La mort de Colbert, en 1683, le priva d'un protecteur efficace. Malgré la faveur du roi, Le Brun dut affronter une cabale fomentée par la jalousie de Pierre Mignard et soutenue par Louvois. La conduite des grands travaux de décoration lui fut retirée. Dans ses dernières années, Le Brun se remit à peindre des tableaux de chevalet, où le souvenir de Poussin se laisse reconnaître. La suite de la Vie de Jésus, commandée par le roi, comprend une Adoration des bergers où l'émotion naît d'un bel effet de clair-obscur, comme dans celle que Le Brun peignit pour lui-même, avec plus de ferveur encore (les deux toiles sont au Louvre). Le maître mourut alors que triomphait la cabale ; Mignard lui succéda dans toutes ses charges.

Le peintre

L'œuvre de Le Brun n'est pas seulement le témoignage d'une carrière – la plus éclatante de son siècle. Son style est mâle, grave, héroïque, parfois brutal à ses débuts. L'exécution est large, sans le raffinement d'un La Hire ou d'un Le Sueur, et le coloris moins vif et plus chaud que celui de la plupart des maîtres français du siècle. Le Brun est à l'aise dans l'allégorie, pour laquelle il trouve d'emblée des formes lisibles et vivantes. Ce don lui permet d'exceller dans la grande décoration. Cependant, le réalisme ne perd jamais ses droits ; il inspire des morceaux savoureux, surtout dans les ouvrages de la première période (par exemple le poêle et le chat du Sommeil de l'Enfant Jésus), mais encore dans certains de la maturité, comme l'escalier des Ambassadeurs ou les tapisseries de l'Histoire du roi.

Le maître d'œuvre

Le Brun n'aurait pu venir à bout de ses entreprises sans l'intervention de nombreux aides. Cela explique certaines faiblesses d'exécution, que l'on relève surtout dans les grands décors de la période versaillaise. Alors que Jean-Baptiste de Champaigne (1631-1681), Noël Coypel (1628-1707), Antoine Paillet (1626-1701), Michel II Corneille (1642-1708), Jean-Baptiste Corneille (1649-1695), René Antoine Houasse (1645-1710), etc., travaillant sous sa direction, ont préservé leur marque individuelle, d'autres peintres, tels Louis Licherie (1629-1687) ou François Verdier (1651-1730), neveu par alliance du maître, reflètent plus directement son influence. Parmi les collaborateurs de Le Brun, il faut aussi faire la part des spécialistes : Jacques Rousseau (1630-1693), qui peignait des architectures en trompe-l'œil ; Jean-Baptiste Monnoyer (1634-1699), auteur de somptueuses natures mortes ; Belin de Fontenay (1653-1715), peintre de fleurs ; sans omettre Adam Frans Van der Meulen (1632-1690), le peintre des batailles, auquel Le Brun confiait des fonds de paysage pour ses modèles de tapisserie.

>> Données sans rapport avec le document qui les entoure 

<file path="config.mk">
export PLATFORM = sky130hd
export DESIGN_NAME = hash_state_port
export DESIGN_NICKNAME = d
export VERILOG_FILES = /design/src/rtl/hsp_pkg.sv /design/src/rtl/hsp_decode.sv /design/src/rtl/hsp_word_ptr.sv /design/src/rtl/hsp_chain_store.sv /design/src/rtl/hsp_cfg_regs.sv /design/src/rtl/hash_state_port.sv
export SDC_FILE = /design/constraint.sdc
export NUM_CORES = 1
export LEC_CHECK = 0
export ABC_AREA = 1
export BUFFER_PORTS_ARGS = -buffer_cell sky130_fd_sc_hd__clkbuf_2
export CAP_MARGIN = 20
export CORE_ASPECT_RATIO = 1.75
export CORE_MARGIN = 5
export CORE_UTILIZATION = 40
export DETAILED_ROUTE_END_ITERATION = 8
export PLACE_DENSITY_LB_ADDON = 0.15
export REMOVE_ABC_BUFFERS = 1
export SLEW_MARGIN = 20
export SYNTH_ARGS = -nofsm -noshare
export SYNTH_HDL_FRONTEND = slang
export SYNTH_SLANG_ARGS = --single-unit
</file>
<file path="constraint.sdc">
create_clock -name clk -period 3.8 [get_ports clk]
set_input_delay 0.95 -clock clk [delete_from_list [all_inputs] [get_ports clk]]
set_output_delay 0.95 -clock clk [all_outputs]
set_load 0.01 [all_outputs]
</file>
<file path="src/rtl/hsp_pkg.sv">
`timescale 1ns/1ps
package hsp_pkg;

    localparam int DATA_W    = 32;
    localparam int MAX_WORDS = 16;
    localparam int IDX_W     = $clog2(MAX_WORDS);
    localparam int CNT_W     = $clog2(MAX_WORDS + 1);
    localparam int ALGO_W    = 3;
    localparam int ENDIAN_W  = 6;

    // Register byte offsets
    localparam int OFF_MODE   = 'h00;
    localparam int OFF_CHAIN  = 'h04;
    localparam int OFF_STATUS = 'h58;
    localparam int OFF_LENLO  = 'h60;
    localparam int OFF_LENHI  = 'h64;

    // Field positions inside the mode register
    localparam int POS_ALGO   = 16;
    localparam int POS_HMAC   = 22;
    localparam int POS_ENDIAN = 26;

    // Field positions inside the status register
    localparam int POS_CNT    = 8;
    localparam int POS_DIG    = 16;

    typedef enum logic [ALGO_W-1:0] {
        ALG_SHA256 = 3'd0,
        ALG_SHA224 = 3'd1,
        ALG_SHA384 = 3'd2,
        ALG_SHA512 = 3'd3,
        ALG_SM3    = 3'd4
    } algo_e;

    typedef struct packed {
        logic [ENDIAN_W-1:0] endian;
        logic                hmac;
        logic [ALGO_W-1:0]   algo;
    } mode_t;

    typedef enum logic [2:0] {
        RS_NONE,
        RS_MODE,
        RS_CHAIN,
        RS_STATUS,
        RS_LENLO,
        RS_LENHI
    } rsel_e;

    typedef struct packed {
        logic  mode_wr;
        logic  chain_wr;
        logic  chain_rd;
        logic  lenlo_wr;
        logic  lenhi_wr;
        logic  rd_fire;
        rsel_e rsel;
    } strobe_t;

    function automatic logic [CNT_W-1:0] chain_words(input logic [ALGO_W-1:0] a);
        case (a)
            ALG_SHA256, ALG_SHA224, ALG_SM3: chain_words = CNT_W'(8);
            ALG_SHA384, ALG_SHA512:          chain_words = CNT_W'(16);
            default:                         chain_words = '0;
        endcase
    endfunction

    function automatic logic [CNT_W-1:0] digest_words(input logic [ALGO_W-1:0] a);
        case (a)
            ALG_SHA224:          digest_words = CNT_W'(7);
            ALG_SHA256, ALG_SM3: digest_words = CNT_W'(8);
            ALG_SHA384:          digest_words = CNT_W'(12);
            ALG_SHA512:          digest_words = CNT_W'(16);
            default:             digest_words = '0;
        endcase
    endfunction

    function automatic logic [DATA_W-1:0] mode_to_word(input mode_t m);
        logic [DATA_W-1:0] w;
        w = '0;
        w[POS_ENDIAN +: ENDIAN_W] = m.endian;
        w[POS_HMAC]               = m.hmac;
        w[POS_ALGO +: ALGO_W]     = m.algo;
        return w;
    endfunction

    function automatic mode_t word_to_mode(input logic [DATA_W-1:0] w);
        mode_t m;
        m.endian = w[POS_ENDIAN +: ENDIAN_W];
        m.hmac   = w[POS_HMAC];
        m.algo   = w[POS_ALGO +: ALGO_W];
        return m;
    endfunction

endpackage

</file>
<file path="src/rtl/hsp_decode.sv">
`timescale 1ns/1ps
module hsp_decode
    import hsp_pkg::*;
#(
    parameter int ADDR_W = 8
) (
    input  logic              bus_wr,
    input  logic              bus_rd,
    input  logic [ADDR_W-1:0] bus_addr,
    input  logic              busy,
    input  logic [CNT_W-1:0]  count,
    output strobe_t           stb
);

    logic chain_open;
    logic hit_mode, hit_chain, hit_status, hit_lenlo, hit_lenhi;

    assign chain_open = !busy && (count != '0);
    assign hit_mode   = (bus_addr == ADDR_W'(OFF_MODE));
    assign hit_chain  = (bus_addr == ADDR_W'(OFF_CHAIN));
    assign hit_status = (bus_addr == ADDR_W'(OFF_STATUS));
    assign hit_lenlo  = (bus_addr == ADDR_W'(OFF_LENLO));
    assign hit_lenhi  = (bus_addr == ADDR_W'(OFF_LENHI));

    always_comb begin
        stb          = '0;
        stb.rsel     = RS_NONE;
        stb.rd_fire  = bus_rd && !bus_wr;
        if (bus_wr) begin
            stb.mode_wr  = hit_mode;
            stb.chain_wr = hit_chain && chain_open;
            stb.lenlo_wr = hit_lenlo;
            stb.lenhi_wr = hit_lenhi;
        end
        if (stb.rd_fire) begin
            if (hit_mode)
                stb.rsel = RS_MODE;
            else if (hit_chain && chain_open) begin
                stb.rsel     = RS_CHAIN;
                stb.chain_rd = 1'b1;
            end
            else if (hit_status)
                stb.rsel = RS_STATUS;
            else if (hit_lenlo)
                stb.rsel = RS_LENLO;
            else if (hit_lenhi)
                stb.rsel = RS_LENHI;
        end
    end

endmodule

</file>
<file path="src/rtl/hsp_word_ptr.sv">
`timescale 1ns/1ps
module hsp_word_ptr
    import hsp_pkg::*;
(
    input  logic             clk,
    input  logic             rst,
    input  logic             clear,
    input  logic             step,
    input  logic [CNT_W-1:0] count,
    output logic [IDX_W-1:0] ptr
);

    logic [CNT_W-1:0] next_wide;
    logic             at_last;

    assign next_wide = CNT_W'(ptr) + CNT_W'(1);
    assign at_last   = (next_wide >= count);

    always_ff @(posedge clk) begin
        if (rst)
            ptr <= '0;
        else if (clear)
            ptr <= '0;
        else if (step && (count != '0))
            ptr <= at_last ? '0 : IDX_W'(next_wide);
    end

endmodule

</file>
<file path="src/rtl/hsp_chain_store.sv">
`timescale 1ns/1ps
module hsp_chain_store
    import hsp_pkg::*;
#(
    parameter int WORDS = MAX_WORDS
) (
    input  logic              clk,
    input  logic              rst,
    input  logic              bus_we,
    input  logic [IDX_W-1:0]  bus_idx,
    input  logic [DATA_W-1:0] bus_wdata,
    output logic [DATA_W-1:0] bus_rword,
    input  logic              dp_we,
    input  logic [IDX_W-1:0]  dp_widx,
    input  logic [DATA_W-1:0] dp_wdata,
    input  logic [IDX_W-1:0]  dp_ridx,
    output logic [DATA_W-1:0] dp_rword
);

    logic [DATA_W-1:0] words [WORDS];

    for (genvar i = 0; i < WORDS; i++) begin : g_word
        logic dp_hit, bus_hit;
        assign dp_hit  = dp_we  && (dp_widx == IDX_W'(i));
        assign bus_hit = bus_we && (bus_idx == IDX_W'(i));
        always_ff @(posedge clk) begin
            if (rst)
                words[i] <= '0;
            else if (dp_hit)
                words[i] <= dp_wdata;
            else if (bus_hit)
                words[i] <= bus_wdata;
        end
    end

    always_comb begin
        bus_rword = '0;
        dp_rword  = '0;
        for (int k = 0; k < WORDS; k++) begin
            if (bus_idx == IDX_W'(k)) bus_rword = words[k];
            if (dp_ridx == IDX_W'(k)) dp_rword  = words[k];
        end
    end

endmodule

</file>
<file path="src/rtl/hsp_cfg_regs.sv">
`timescale 1ns/1ps
module hsp_cfg_regs
    import hsp_pkg::*;
(
    input  logic                clk,
    input  logic                rst,
    input  logic                mode_wr,
    input  logic                lenlo_wr,
    input  logic                lenhi_wr,
    input  logic [DATA_W-1:0]   wdata,
    input  logic                dp_len_wr,
    input  logic [2*DATA_W-1:0] dp_len_data,
    output mode_t               mode,
    output logic [2*DATA_W-1:0] len
);

    always_ff @(posedge clk) begin
        if (rst)
            mode <= '0;
        else if (mode_wr)
            mode <= word_to_mode(wdata);
    end

    always_ff @(posedge clk) begin
        if (rst)
            len <= '0;
        else if (dp_len_wr)
            len <= dp_len_data;
        else begin
            if (lenlo_wr) len[DATA_W-1:0]        <= wdata;
            if (lenhi_wr) len[2*DATA_W-1:DATA_W] <= wdata;
        end
    end

endmodule

</file>
<file path="src/rtl/hash_state_port.sv">
`timescale 1ns/1ps
module hash_state_port
    import hsp_pkg::*;
#(
    parameter int ADDR_W = 8
) (
    input  logic                clk,
    input  logic                rst,
    input  logic                bus_wr,
    input  logic                bus_rd,
    input  logic [ADDR_W-1:0]   bus_addr,
    input  logic [DATA_W-1:0]   bus_wdata,
    output logic [DATA_W-1:0]   bus_rdata,
    output logic                bus_rvalid,
    input  logic                eng_busy,
    input  logic                dp_wr_en,
    input  logic [IDX_W-1:0]    dp_wr_idx,
    input  logic [DATA_W-1:0]   dp_wr_data,
    input  logic [IDX_W-1:0]    dp_rd_idx,
    output logic [DATA_W-1:0]   dp_rd_data,
    input  logic                dp_len_wr,
    input  logic [2*DATA_W-1:0] dp_len_data,
    output logic [ALGO_W-1:0]   cfg_algo,
    output logic                cfg_hmac,
    output logic [ENDIAN_W-1:0] cfg_endian,
    output logic [CNT_W-1:0]    cfg_word_count,
    output logic [2*DATA_W-1:0] msg_len
);

    strobe_t           stb;
    mode_t             mode;
    logic [IDX_W-1:0]  cur_ptr;
    logic [DATA_W-1:0] chain_word;
    logic [DATA_W-1:0] status_word;
    logic [DATA_W-1:0] rd_mux;

    assign cfg_algo       = mode.algo;
    assign cfg_hmac       = mode.hmac;
    assign cfg_endian     = mode.endian;
    assign cfg_word_count = chain_words(mode.algo);

    hsp_decode #(.ADDR_W(ADDR_W)) u_decode (
        .bus_wr   (bus_wr),
        .bus_rd   (bus_rd),
        .bus_addr (bus_addr),
        .busy     (eng_busy),
        .count    (cfg_word_count),
        .stb      (stb)
    );

    hsp_word_ptr u_ptr (
        .clk   (clk),
        .rst   (rst),
        .clear (stb.mode_wr),
        .step  (stb.chain_wr || stb.chain_rd),
        .count (cfg_word_count),
        .ptr   (cur_ptr)
    );

    hsp_chain_store #(.WORDS(MAX_WORDS)) u_store (
        .clk       (clk),
        .rst       (rst),
        .bus_we    (stb.chain_wr),
        .bus_idx   (cur_ptr),
        .bus_wdata (bus_wdata),
        .bus_rword (chain_word),
        .dp_we     (dp_wr_en),
        .dp_widx   (dp_wr_idx),
        .dp_wdata  (dp_wr_data),
        .dp_ridx   (dp_rd_idx),
        .dp_rword  (dp_rd_data)
    );

    hsp_cfg_regs u_cfg (
        .clk         (clk),
        .rst         (rst),
        .mode_wr     (stb.mode_wr),
        .lenlo_wr    (stb.lenlo_wr),
        .lenhi_wr    (stb.lenhi_wr),
        .wdata       (bus_wdata),
        .dp_len_wr   (dp_len_wr),
        .dp_len_data (dp_len_data),
        .mode        (mode),
        .len         (msg_len)
    );

    always_comb begin
        status_word                      = '0;
        status_word[0]                   = eng_busy;
        status_word[POS_CNT +: CNT_W]    = cfg_word_count;
        status_word[POS_DIG +: CNT_W]    = digest_words(mode.algo);
    end

    always_comb begin
        case (stb.rsel)
            RS_MODE:   rd_mux = mode_to_word(mode);
            RS_CHAIN:  rd_mux = chain_word;
            RS_STATUS: rd_mux = status_word;
            RS_LENLO:  rd_mux = msg_len[DATA_W-1:0];
            RS_LENHI:  rd_mux = msg_len[2*DATA_W-1:DATA_W];
            default:   rd_mux = '0;
        endcase
    end

    always_ff @(posedge clk) begin
        if (rst) begin
            bus_rdata  <= '0;
            bus_rvalid <= 1'b0;
        end else begin
            bus_rvalid <= stb.rd_fire;
            if (stb.rd_fire)
                bus_rdata <= rd_mux;
        end
    end

endmodule

</file>
==> flow_summary.yaml <==
synth:
  synth_edf_count: 512
  synth_cell_type_count: 43
  ys_async_sr_fraction_pct: 0
  synth-seq-cells: 623
  yosys.area.top_type: "edfxtp_1"
  ys_warn_count: 0
  syn-instance-count: 4149
  synthFlopType: "edfxtp_1"
  postSynthAreaPerCell_um2: 8.24
  syn_area_um2: 34200
  synth_seq_area_share_pct: 51.5
  synth_most_common_cell: "nand2_1"
  synthTopCellsByArea: "edfxtp_1 (45%), nand2_1 (12%), o22ai_1 (9.2%), dfxtp_1 (6.5%), nand3_1 (6.3%)"
  synthTopCellsByCount: "nand2_1 (1066), edfxtp_1 (512), o22ai_1 (500)"
  yosys.area.top_type_share_pct: 45.0
timing:
  finClkSkew_ns: 0.0134
  min_period_ns: 3.80
  fmax_ghz: 0.263
  fin_crit_sh_pct: 100
  worstMarginPinSlew_ns: 1.03
  rsz0062_at_grt: "true"
  hold_violations: 0
  slew_violations: 0
  relSlewSlack_pct: 30.8
  tns_ns: 0
  finalSetupViolCount: 0
  setup_slack_ns: 0.000416
floorplanning:
  ios: 295
  rows: 141
  initial_core_util_pct: 40.4
  core_um2: 84700
  die_h_um: 397
  die_w_um: 231
  die-area_um2: 91600
cells_and_area:
  drive_above_1_share_pct: 16.7
  multiInputGateArea_um2: 14500
  syn2layout_area_growth_pct: 16.5
  regArea_um2: 17600
  fin_area_um2: 39800
  fill_cells: 8375
  nets: 4487
  antenna_cells: 0
power:
  ir_worst_vdd_v: 0.000340
  p_leak_nw: 15.5
  powerDensity_nw_per_um2: 397
place:
  dp_hpwl_mm: 92.7
  dp_slack_ns: -0.187
  gp_congestion: 0.932
  portBuffers: 291
  placed_area_um2: 37300
critical_path:
  endpoint_kind: "output pin"
  critical_path_class: "input pin to output pin"
  cp-start-kind: "input pin"
  worstPathMaxFanout: 5
  cp.arrival_ns: 2.85
  worstRegToRegCells: 23
  worstPathRequired_ns: 2.85
clock_network:
  ctsHoldBuffers: 0
  clock_latency_ns: 0.66
  cts.path.max_buffers: 3
  cts_tree: "done"
  clkTransAtPathRegs_ns: 0.07
  h-tree-depth: 2
  cts_buffers: 61
  cts_sinks: 623
  clockRootBuffer: "clkbuf_16"
global_route:
  grt_antenna_before_repair: 0
  grt_use_total_pct: 27.0
  grt_util_met3_pct: 4.03
  grtUsageMet2_pct: 48.7
  grt_pass1_vias: 32000
  grt-ovfl-total: 0
  grt_max_degree: 97
  grt_util_met1_pct: 32.0
  busiest_layer: "met2"
  grt_pass1_wl_mm: 194
route:
  drt_pass1_iterations: 6
  drtIter0Drc: 2686
  wl_mm: 129
  vias: 32300
  viasPerCell: 5.92
  ant_nets: 0
  post_drt_wl_per_cell_um: 23.7
  drc: 0
worst_hold_path:
  hold_path.class: "flop to flop"
  min_path_cells: 2
run:
  max_cap_viol_count: 0
run_status:
  outcome: "finished clean"
-- sequential cells by signal (all words and copies together), names as in the netlist --
signal / flops
u_ptr.ptr: 4
u_cfg.mode: 10
bus_rvalid: 1
u_store.words: 512
bus_rdata: 32
u_cfg.len: 64
-- worst max-delay path, cell delays in order --
cell,delay [ns]
buf_6,0.11
inv_4,0.05
nand2_4,0.07
nor2_4,0.05
inv_4,0.11
buf_12,0.12
o2111ai_1,0.13
a21oi_2,0.15
o2111ai_1,0.15
a21oi_1,0.18
nand4_1,0.13
mux2i_1,0.22
nand4_1,0.21
buf_2,0.21
-- final timing paths --
| check | from | endpoint | slack (ns) |
|---|---|---|---|
| max reg2reg | u_ptr.ptr[0] | bus_rdata[30] | 0.54 |
| min | u_cfg.len[1] | u_cfg.len[1] | 0.49 |
| max | dp_rd_idx[0] | dp_rd_data[22] | 0.0004 |
| min reg2reg | u_cfg.len[1] | u_cfg.len[1] | 0.49 |
-- cell usage in the layout (no fill, tap or decap), types with 38 or more instances in the layout --
cell and count:
nand2_1 1059, edfxtp_1 512, o22ai_1 494, nand3_1 430
clkbuf_2 268, nor2_1 230, inv_1 203, buf_4 162
a21oi_1 158, dfxtp_1 111, nand4_1 106, o21ai_0 66
clkbuf_16 62, clkinv_1 43, a31oi_1 41, nor3_1 38
-- cells by family (layout without fill, tap and decap cells) --
family / Yosys count / count (layout) / synth area share (%)
DFF: 623 / 623 / 51.5
xor gates and xnor gates: 1 / 1 / 0.0256
buffers and inverters: 636 / 864 / 7.28
other: 1 / 3 / 0.0110
AOI/OAI and AO/OA: 935 / 935 / 16.6
adders and majority gates: 7 / 7 / 0.256
and+or+nand+nor: 1943 / 1943 / 24.3
muxes: 3 / 3 / 0.0879
-- layer usage --
layer | part of all wire, % | routed length (µm)
met2 | 51 | 65600
met3 | 7.0 | 9050
met5 | 0 | 0
met4 | 4.0 | 5100
met1 | 38 | 49200
-- power breakdown --
group          switching [W]  total [W]  internal (W)  leakage [nW]
clock                0.00282    0.00628       0.00346         0.983
sequential          0.000218    0.00797       0.00775          5.83
combinational        0.00108    0.00156      0.000488          8.66
total                0.00411     0.0158        0.0117          15.5
-- repair_timing --
| item | in CTS | in global routing |
|---|---|---|
| gates resized for setup | 47 | 121 |
| hold endpoints to repair | 0 | 0 |
| setup endpoints to repair | 26 | 32 |
| setup buffers | 2 | 0 |
| gates cloned | 2 | 0 |
| pin swaps | 16 | 38 |
-- cell type report --
| class | instances | area share, % |
|---|---|---|
| Inverter | 266 | 2.52 |
| Tap cell | 1072 | 3.37 |
| Timing Repair Buffer | 485 | 8.38 |
| Multi-Input combinational cell | 2892 | 36.5 |
| Sequential cell | 623 | 44.2 |
| Clock buffer | 86 | 4.38 |
| Clock inverter | 27 | 0.635 |
-- through the flow --
stage / hold WS [ns] / instances / total power [W] / util [%]
finish: 0.487 / 5451 / 0.0158 / 47.0
global route: 0.502 / 5451 / 0.0163 / 47.0
CTS: 0.488 / 5451 / 0.0158 / 46.6
detailed placement: 0.475 / 5334 / 0.00958 / 44.0
global placement: 0.466 / 5334 / 0.00957 / 44.0
floorplan: 0.491 / 3781 / 0.00878 / -
Note: power is estimated with default switching activity, not from simulation.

La carrière officielle de Le Brun déborde, on l'a vu, le domaine de la peinture. La richesse incroyable de son invention est illustrée par les dessins qu'il livrait au talent des sculpteurs, des ciseleurs, des menuisiers, des orfèvres, des tapissiers. Il se contentait le plus souvent de leur fournir des « pensées » qui admettaient d'assez grandes libertés d'exécution, mais assuraient l'unité du style décoratif qui accompagne la période la plus brillante du règne de Louis XIV.